Previsto un investimento di un miliardo di dollari per un nuovo polo industriale a 100 Km da San Paolo.
La multinazionale dell’elettronica si espande in Sud America. Foxconn Tecnology ha firmato nelle scorse settimane un protocollo d'intesa con il governo carioca per la costruzione di un grande polo di produzione nella città di Itu, a 100 km dalla città di San Paolo.
Il nuovo centro industriale produrrà cavi, macchine fotografiche, schermi touchscreen, Led e altri componenti elettronici che poi andranno a integrare i modelli di ultima generazione di iPhone e iPad.

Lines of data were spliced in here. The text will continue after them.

$ cat src/rtl/kbc_cmd_sequencer.sv
module kbc_cmd_sequencer
   import kbc_seq_pkg::*;
#(
   parameter int unsigned  BUF_DEPTH  = 16,
   parameter int unsigned  POLL_LIMIT = 10000,
   parameter logic [15:0]  LOOP_WORD  = 16'h11D3
) (
   input  logic                   clk,
   input  logic                   rst_n,
   input  logic                   start,
   input  logic [15:0]            cmd_word,
   input  logic                   loop_off,
   input  logic [BUF_DEPTH*8-1:0] param_in,
   output logic                   busy,
   output logic                   done,
   output logic                   err,
   output logic [1:0]             err_code,
   output logic [BUF_DEPTH*8-1:0] param_out,
   output logic                   bus_stb,
   output logic [1:0]             bus_op,
   output logic [7:0]             bus_wdata,
   input  logic [7:0]             bus_rdata
);
   localparam int IDX_W = (BUF_DEPTH > 1) ? $clog2(BUF_DEPTH) : 1;

   generate
      if (BUF_DEPTH < (2**CNT_W) - 1) begin : g_bad_depth
         $error("BUF_DEPTH must hold the largest count carried by the command word");
      end
      if (POLL_LIMIT < 1) begin : g_bad_limit
         $error("POLL_LIMIT must be at least one poll");
      end
   endgenerate

   logic             poll_tick, poll_clr, poll_expired;
   logic             buf_load, buf_wr;
   logic [CNT_W-1:0] par_idx, rsp_idx;
   logic [7:0]       par_byte;

   kbc_seq_fsm #(
      .LOOP_WORD (LOOP_WORD)
   ) u_fsm (
      .clk          (clk),
      .rst_n        (rst_n),
      .start        (start),
      .cmd_word     (cmd_word),
      .loop_off     (loop_off),
      .bus_rdata    (bus_rdata),
      .par_byte     (par_byte),
      .poll_expired (poll_expired),
      .busy         (busy),
      .done         (done),
      .err          (err),
      .err_code     (err_code),
      .bus_stb      (bus_stb),
      .bus_op       (bus_op),
      .bus_wdata    (bus_wdata),
      .poll_tick    (poll_tick),
      .poll_clr     (poll_clr),
      .buf_load     (buf_load),
      .buf_wr       (buf_wr),
      .par_idx      (par_idx),
      .rsp_idx      (rsp_idx)
   );

   kbc_poll_timer #(
      .POLL_LIMIT (POLL_LIMIT)
   ) u_timer (
      .clk     (clk),
      .rst_n   (rst_n),
      .clr     (poll_clr),
      .tick    (poll_tick),
      .expired (poll_expired)
   );

   kbc_param_buf #(
      .DEPTH (BUF_DEPTH),
      .IDX_W (IDX_W)
   ) u_buf (
      .clk       (clk),
      .rst_n     (rst_n),
      .load      (buf_load),
      .load_data (param_in),
      .wr_en     (buf_wr),
      .wr_idx    (IDX_W'(rsp_idx)),
      .wr_data   (bus_rdata),
      .rd_idx    (IDX_W'(par_idx)),
      .rd_data   (par_byte),
      .contents  (param_out)
   );

   assert_reset_quiet_R1: assert property (@(posedge clk)
      !rst_n |=> (!busy && !bus_stb && !done && !err));

endmodule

Grazie ai nuovi investimenti di un miliardo di dollari a partire dal 2013, praticamente l’intera catena produttiva di cellulari e tablet, a eccezione dei display Tft, sarà presente nel Paese e si conta di assumere 10mila dipendenti entro il 2016. I nuovi stabilimenti si affiancheranno a quelli già presenti nelle città di Manaus, in Amazzonia, Indaiatuba, Jundiai, Sorocaba, e Santa Rita do Sapucaí nel Sud Est del Brasile.
Nelle scorse settimane, poco prima dei tumulti scoppiati nella fabbrica cinese di Taiyuan, il Presidente Terry Gou, ha inoltre annunciato di volere quotare la multinazionale alla Borsa di San Paolo entro il 2013.
Per incentivare la produzione e stimolare i consumi, si è attivato anche il governo brasiliano che, attraverso l’introduzione di un pacchetto di misure di esenzione fiscale per le imprese che producono sul territorio nazionale, punta ad un abbassamento del 25% del prezzo di tablet e smartphone e a rendere i prodotti tecnologici accessibili anche alla popolazione locale.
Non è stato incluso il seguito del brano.